===== config.mk =====
export PLATFORM = sky130hd
export DESIGN_NAME = pixel_shuffle_address_generator
export DESIGN_NICKNAME = d
export VERILOG_FILES = /design/src/design/psag_pkg.sv /design/src/design/psag_walker.sv /design/src/design/psag_queue.sv /design/src/design/psag_address_unit.sv /design/src/design/pixel_shuffle_address_generator.sv
export SDC_FILE = /design/constraint.sdc
export NUM_CORES = 2
export LEC_CHECK = 0
export ABC_CLOCK_PERIOD_IN_PS = 10850
export BUFFER_PORTS_ARGS = -buffer_cell sky130_fd_sc_hd__clkbuf_2
export CELL_PAD_IN_SITES_DETAIL_PLACEMENT = 1
export CELL_PAD_IN_SITES_GLOBAL_PLACEMENT = 1
export CORE_UTILIZATION = 50
export CTS_BUF_LIST = sky130_fd_sc_hd__clkbuf_2 sky130_fd_sc_hd__clkbuf_4 sky130_fd_sc_hd__clkbuf_8
export DETAILED_ROUTE_END_ITERATION = 10
export GPL_TIMING_DRIVEN = 0
export PLACE_DENSITY = 0.8
export SYNTH_ARGS = -nofsm -noshare
export SYNTH_HDL_FRONTEND = slang
export SYNTH_HIERARCHICAL = 1
export SYNTH_SLANG_ARGS = --single-unit
export TNS_END_PERCENT = 5

===== constraint.sdc =====
create_clock -name clock -period 10.85 [get_ports clock]
set_clock_uncertainty 0.1 [all_clocks]
set_input_delay 0 -clock clock [delete_from_list [all_inputs] [get_ports clock]]
set_output_delay 0 -clock clock [all_outputs]
set_load 0.1 [all_outputs]

===== src/design/psag_pkg.sv =====
// Shared types and constants for the pixel shuffle address generator.
package psag_pkg;

   localparam int CSR_ADDR_W = 5;
   localparam int CSR_DATA_W = 32;

   // Register indexes on the configuration port (byte address is four times the index).
   localparam logic [2:0] CSR_CHANNELS    = 3'd0;
   localparam logic [2:0] CSR_BATCH_COUNT = 3'd1;
   localparam logic [2:0] CSR_OUT_ROWS    = 3'd2;
   localparam logic [2:0] CSR_OUT_COLS    = 3'd3;
   localparam logic [2:0] CSR_RATIO       = 3'd4;
   localparam logic [2:0] CSR_IN_ROWS     = 3'd5;
   localparam logic [2:0] CSR_IN_COLS     = 3'd6;
   localparam logic [2:0] CSR_DIRECTION   = 3'd7;

   // Tensor geometry after clamping to the supported ranges.
   typedef struct packed {
      logic [10:0] channels;
      logic [8:0]  batch_count;
      logic [12:0] out_rows;
      logic [12:0] out_cols;
      logic [3:0]  ratio;
      logic [12:0] in_rows;
      logic [12:0] in_cols;
      logic        direction;
   } cfg_type;

endpackage


===== src/design/psag_walker.sv =====
// Front part: accepts requests, steps the tensor walk and queues one position per transfer.
module psag_walker #(
   parameter int CH_W    = 10,
   parameter int BA_W    = 8,
   parameter int DIM_W   = 12,
   parameter int PH_W    = 3,
   parameter int SEQ_W   = 32,
   parameter int ENTRY_W = 1 + SEQ_W + 2 * PH_W + 2 * DIM_W + BA_W + CH_W
) (
   input  logic                 clock,
   input  logic                 reset,
   input  psag_pkg::cfg_type    cfg,
   input  logic                 req_valid,
   output logic                 req_ready,
   input  logic                 req_restart,
   output logic                 push_valid,
   input  logic                 push_ready,
   output logic [ENTRY_W-1:0]   push_data
);

   localparam int POS_W = (DIM_W + 5 > 14) ? DIM_W + 5 : 14;

   logic [CH_W-1:0]  chan_ff, chan_in, chan_cur;
   logic [BA_W-1:0]  batch_ff, batch_in, batch_cur;
   logic [DIM_W-1:0] row_ff, row_in, row_cur;
   logic [DIM_W-1:0] col_ff, col_in, col_cur;
   logic [PH_W-1:0]  rph_ff, rph_in, rph_cur;
   logic [PH_W-1:0]  cph_ff, cph_in, cph_cur;
   logic [SEQ_W-1:0] seq_ff, seq_in, seq_cur;
   logic [POS_W-1:0] orow, ocol;
   logic             col_end, row_end, batch_end, chan_end, last;
   logic             accept;

   assign req_ready  = push_ready;
   assign push_valid = req_valid;
   assign accept     = req_valid && push_ready;
   assign push_data  = {last, seq_cur, cph_cur, rph_cur, col_cur, row_cur, batch_cur, chan_cur};

   always_comb begin
      chan_cur  = req_restart ? '0 : chan_ff;
      batch_cur = req_restart ? '0 : batch_ff;
      row_cur   = req_restart ? '0 : row_ff;
      col_cur   = req_restart ? '0 : col_ff;
      rph_cur   = req_restart ? '0 : rph_ff;
      cph_cur   = req_restart ? '0 : cph_ff;
      seq_cur   = req_restart ? '0 : seq_ff;

      orow = POS_W'(row_cur) * POS_W'(cfg.ratio) + POS_W'(rph_cur);
      ocol = POS_W'(col_cur) * POS_W'(cfg.ratio) + POS_W'(cph_cur);
      col_end   = (ocol + POS_W'(1)) >= POS_W'(cfg.out_cols);
      row_end   = (orow + POS_W'(1)) >= POS_W'(cfg.out_rows);
      batch_end = (10'(batch_cur) + 10'd1) >= 10'(cfg.batch_count);
      chan_end  = (12'(chan_cur) + 12'd1) >= 12'(cfg.channels);
      last      = col_end && row_end && batch_end && chan_end;
   end

   always_comb begin
      chan_in  = chan_ff;
      batch_in = batch_ff;
      row_in   = row_ff;
      col_in   = col_ff;
      rph_in   = rph_ff;
      cph_in   = cph_ff;
      seq_in   = seq_ff;
      if (accept) begin
         if (last) begin
            // The walk wraps to position zero after its final position.
            chan_in  = '0;
            batch_in = '0;
            row_in   = '0;
            col_in   = '0;
            rph_in   = '0;
            cph_in   = '0;
            seq_in   = '0;
         end else begin
            seq_in   = seq_cur + 1'b1;
            chan_in  = chan_cur;
            batch_in = batch_cur;
            row_in   = row_cur;
            col_in   = col_cur;
            rph_in   = rph_cur;
            cph_in   = cph_cur;
            if (!col_end) begin
               if ((5'(cph_cur) + 5'd1) >= 5'(cfg.ratio)) begin
                  cph_in = '0;
                  col_in = col_cur + 1'b1;
               end else begin
                  cph_in = cph_cur + 1'b1;
               end
            end else begin
               cph_in = '0;
               col_in = '0;
               if (!row_end) begin
                  if ((5'(rph_cur) + 5'd1) >= 5'(cfg.ratio)) begin
                     rph_in = '0;
                     row_in = row_cur + 1'b1;
                  end else begin
                     rph_in = rph_cur + 1'b1;
                  end
               end else begin
                  rph_in = '0;
                  row_in = '0;
                  if (!batch_end) begin
                     batch_in = batch_cur + 1'b1;
                  end else begin
                     batch_in = '0;
                     chan_in  = chan_cur + 1'b1;
                  end
               end
            end
         end
      end
   end

   always_ff @(posedge clock) begin
      if (reset) begin
         chan_ff  <= '0;
         batch_ff <= '0;
         row_ff   <= '0;
         col_ff   <= '0;
         rph_ff   <= '0;
         cph_ff   <= '0;
         seq_ff   <= '0;
      end else begin
         chan_ff  <= chan_in;
         batch_ff <= batch_in;
         row_ff   <= row_in;
         col_ff   <= col_in;
         rph_ff   <= rph_in;
         cph_ff   <= cph_in;
         seq_ff   <= seq_in;
      end
   end

   a_wrap_after_last: assert property (@(posedge clock) disable iff (reset)
      (accept && last) |=> (seq_ff == '0 && chan_ff == '0 && col_ff == '0))
      else $error("walk did not return to position zero after the last position");

   a_seq_steps: assert property (@(posedge clock) disable iff (reset)
      (accept && !last) |=> (seq_ff == $past(seq_cur) + 1'b1))
      else $error("sequential offset did not advance by one");

endmodule


===== src/design/psag_queue.sv =====
// Small register queue that decouples the walker from the address unit.
module psag_queue #(
   parameter int WIDTH = 8,
   parameter int DEPTH = 2
) (
   input  logic             clock,
   input  logic             reset,
   input  logic             push_valid,
   output logic             push_ready,
   input  logic [WIDTH-1:0] push_data,
   output logic             pop_valid,
   input  logic             pop_ready,
   output logic [WIDTH-1:0] pop_data
);

   localparam int PTR_W = (DEPTH > 1) ? $clog2(DEPTH) : 1;
   localparam int CNT_W = $clog2(DEPTH + 1);

   logic [WIDTH-1:0] slot_ff [DEPTH];
   logic [PTR_W-1:0] wr_ptr_ff, wr_ptr_in, rd_ptr_ff, rd_ptr_in;
   logic [CNT_W-1:0] count_ff, count_in;
   logic             push, pop;

   assign push_ready = (count_ff != CNT_W'(DEPTH));
   assign pop_valid  = (count_ff != '0);
   assign pop_data   = slot_ff[rd_ptr_ff];
   assign push       = push_valid && push_ready;
   assign pop        = pop_valid && pop_ready;

   always_comb begin
      wr_ptr_in = wr_ptr_ff;
      rd_ptr_in = rd_ptr_ff;
      count_in  = count_ff;
      if (push) begin
         wr_ptr_in = (wr_ptr_ff == PTR_W'(DEPTH - 1)) ? '0 : wr_ptr_ff + 1'b1;
      end
      if (pop) begin
         rd_ptr_in = (rd_ptr_ff == PTR_W'(DEPTH - 1)) ? '0 : rd_ptr_ff + 1'b1;
      end
      if (push && !pop) begin
         count_in = count_ff + 1'b1;
      end else if (pop && !push) begin
         count_in = count_ff - 1'b1;
      end
   end

   always_ff @(posedge clock) begin
      if (reset) begin
         wr_ptr_ff <= '0;
         rd_ptr_ff <= '0;
         count_ff  <= '0;
      end else begin
         wr_ptr_ff <= wr_ptr_in;
         rd_ptr_ff <= rd_ptr_in;
         count_ff  <= count_in;
      end
   end

   always_ff @(posedge clock) begin
      if (push) begin
         slot_ff[wr_ptr_ff] <= push_data;
      end
   end

   a_count_bound: assert property (@(posedge clock) disable iff (reset)
      count_ff <= CNT_W'(DEPTH))
      else $error("queue holds more entries than its depth");

endmodule


===== src/design/psag_address_unit.sv =====
// Back part: computes the mapped offset with one shared multiplier and drives the result port.
module psag_address_unit #(
   parameter int CH_W    = 10,
   parameter int BA_W    = 8,
   parameter int DIM_W   = 12,
   parameter int PH_W    = 3,
   parameter int SEQ_W   = 32,
   parameter int ENTRY_W = 1 + SEQ_W + 2 * PH_W + 2 * DIM_W + BA_W + CH_W
) (
   input  logic               clock,
   input  logic               reset,
   input  psag_pkg::cfg_type  cfg,
   input  logic               pop_valid,
   output logic               pop_ready,
   input  logic [ENTRY_W-1:0] pop_data,
   output logic               rsp_valid,
   input  logic               rsp_ready,
   output logic [31:0]        rsp_read_address,
   output logic [31:0]        rsp_write_address,
   output logic               rsp_last
);

   localparam logic [2:0] ST_IDLE  = 3'd0;
   localparam logic [2:0] ST_PHASE = 3'd1;
   localparam logic [2:0] ST_DEPTH = 3'd2;
   localparam logic [2:0] ST_BATCH = 3'd3;
   localparam logic [2:0] ST_ROW   = 3'd4;
   localparam logic [2:0] ST_AREA  = 3'd5;
   localparam logic [2:0] ST_MAP   = 3'd6;
   localparam logic [2:0] ST_DONE  = 3'd7;

   localparam logic [31:0] ADDR_MASK = {32{1'b1}} >> (32 - SEQ_W);

   logic [2:0]         state_ff, state_in;
   logic [ENTRY_W-1:0] entry_ff, entry_in;
   logic [31:0]        acc_ff, acc_in, area_ff, area_in, rowoff_ff, rowoff_in;
   logic               rsp_valid_ff, rsp_valid_in;
   logic [31:0]        rsp_read_ff, rsp_read_in, rsp_write_ff, rsp_write_in;
   logic               rsp_last_ff, rsp_last_in;

   logic               e_last;
   logic [SEQ_W-1:0]   e_seq;
   logic [PH_W-1:0]    e_cph, e_rph;
   logic [DIM_W-1:0]   e_col, e_row;
   logic [BA_W-1:0]    e_batch;
   logic [CH_W-1:0]    e_chan;

   logic [31:0]        mul_a, mul_b, mul_c, mul_out;
   logic [31:0]        mapped, seq;
   logic               pop, load;

   assign {e_last, e_seq, e_cph, e_rph, e_col, e_row, e_batch, e_chan} = entry_ff;

   assign pop_ready         = (state_ff == ST_IDLE);
   assign pop               = pop_valid && pop_ready;
   assign load              = (state_ff == ST_DONE) && (!rsp_valid_ff || rsp_ready);
   assign rsp_valid         = rsp_valid_ff;
   assign rsp_read_address  = rsp_read_ff;
   assign rsp_write_address = rsp_write_ff;
   assign rsp_last          = rsp_last_ff;

   // mapped = ((D*(r*col_phase + row_phase) + c)*B + b)*H*W + row*W + col, built by Horner steps.
   always_comb begin
      mul_a = '0;
      mul_b = '0;
      mul_c = '0;
      case (state_ff)
         ST_PHASE: begin
            mul_a = 32'(cfg.ratio);
            mul_b = 32'(e_cph);
            mul_c = 32'(e_rph);
         end
         ST_DEPTH: begin
            mul_a = 32'(cfg.channels);
            mul_b = acc_ff;
            mul_c = 32'(e_chan);
         end
         ST_BATCH: begin
            mul_a = acc_ff;
            mul_b = 32'(cfg.batch_count);
            mul_c = 32'(e_batch);
         end
         ST_ROW: begin
            mul_a = 32'(e_row);
            mul_b = 32'(cfg.in_cols);
            mul_c = 32'(e_col);
         end
         ST_AREA: begin
            mul_a = 32'(cfg.in_rows);
            mul_b = 32'(cfg.in_cols);
         end
         ST_MAP: begin
            mul_a = acc_ff;
            mul_b = area_ff;
            mul_c = rowoff_ff;
         end
         default: begin
            mul_a = '0;
         end
      endcase
      mul_out = 32'(mul_a * mul_b) + mul_c;
   end

   always_comb begin
      state_in  = state_ff;
      entry_in  = entry_ff;
      acc_in    = acc_ff;
      area_in   = area_ff;
      rowoff_in = rowoff_ff;
      case (state_ff)
         ST_IDLE: begin
            if (pop) begin
               entry_in = pop_data;
               state_in = ST_PHASE;
            end
         end
         ST_PHASE: begin
            acc_in   = mul_out;
            state_in = ST_DEPTH;
         end
         ST_DEPTH: begin
            acc_in   = mul_out;
            state_in = ST_BATCH;
         end
         ST_BATCH: begin
            acc_in   = mul_out;
            state_in = ST_ROW;
         end
         ST_ROW: begin
            rowoff_in = mul_out;
            state_in  = ST_AREA;
         end
         ST_AREA: begin
            area_in  = mul_out;
            state_in = ST_MAP;
         end
         ST_MAP: begin
            acc_in   = mul_out;
            state_in = ST_DONE;
         end
         ST_DONE: begin
            if (load) begin
               state_in = ST_IDLE;
            end
         end
         default: begin
            state_in = ST_IDLE;
         end
      endcase
   end

   always_comb begin
      mapped       = acc_ff & ADDR_MASK;
      seq          = 32'(e_seq);
      rsp_read_in  = rsp_read_ff;
      rsp_write_in = rsp_write_ff;
      rsp_last_in  = rsp_last_ff;
      rsp_valid_in = rsp_valid_ff && !rsp_ready;
      if (load) begin
         rsp_valid_in = 1'b1;
         rsp_read_in  = cfg.direction ? seq : mapped;
         rsp_write_in = cfg.direction ? mapped : seq;
         rsp_last_in  = e_last;
      end
   end

   always_ff @(posedge clock) begin
      if (reset) begin
         state_ff     <= ST_IDLE;
         rsp_valid_ff <= 1'b0;
      end else begin
         state_ff     <= state_in;
         rsp_valid_ff <= rsp_valid_in;
      end
   end

   always_ff @(posedge clock) begin
      entry_ff     <= entry_in;
      acc_ff       <= acc_in;
      area_ff      <= area_in;
      rowoff_ff    <= rowoff_in;
      rsp_read_ff  <= rsp_read_in;
      rsp_write_ff <= rsp_write_in;
      rsp_last_ff  <= rsp_last_in;
   end

   a_load_when_free: assert property (@(posedge clock) disable iff (reset)
      load |-> (!rsp_valid_ff || rsp_ready))
      else $error("result register overwritten before its transfer");

   a_pop_idle_only: assert property (@(posedge clock) disable iff (reset)
      pop |=> (state_ff == ST_PHASE))
      else $error("queue entry taken outside the idle state");

   a_done_gives_result: assert property (@(posedge clock) disable iff (reset)
      load |=> rsp_valid_ff)
      else $error("finished position did not reach the result port");

endmodule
--------------------
▸ **Brief**
Repeat the entries above exactly, beginning at their first line and ending with the line that contains "export CORE_UTILIZATION = 50", with nothing added.

▸ **Finished exercise**
===== config.mk =====
export PLATFORM = sky130hd
export DESIGN_NAME = pixel_shuffle_address_generator
export DESIGN_NICKNAME = d
export VERILOG_FILES = /design/src/design/psag_pkg.sv /design/src/design/psag_walker.sv /design/src/design/psag_queue.sv /design/src/design/psag_address_unit.sv /design/src/design/pixel_shuffle_address_generator.sv
export SDC_FILE = /design/constraint.sdc
export NUM_CORES = 2
export LEC_CHECK = 0
export ABC_CLOCK_PERIOD_IN_PS = 10850
export BUFFER_PORTS_ARGS = -buffer_cell sky130_fd_sc_hd__clkbuf_2
export CELL_PAD_IN_SITES_DETAIL_PLACEMENT = 1
export CELL_PAD_IN_SITES_GLOBAL_PLACEMENT = 1
export CORE_UTILIZATION = 50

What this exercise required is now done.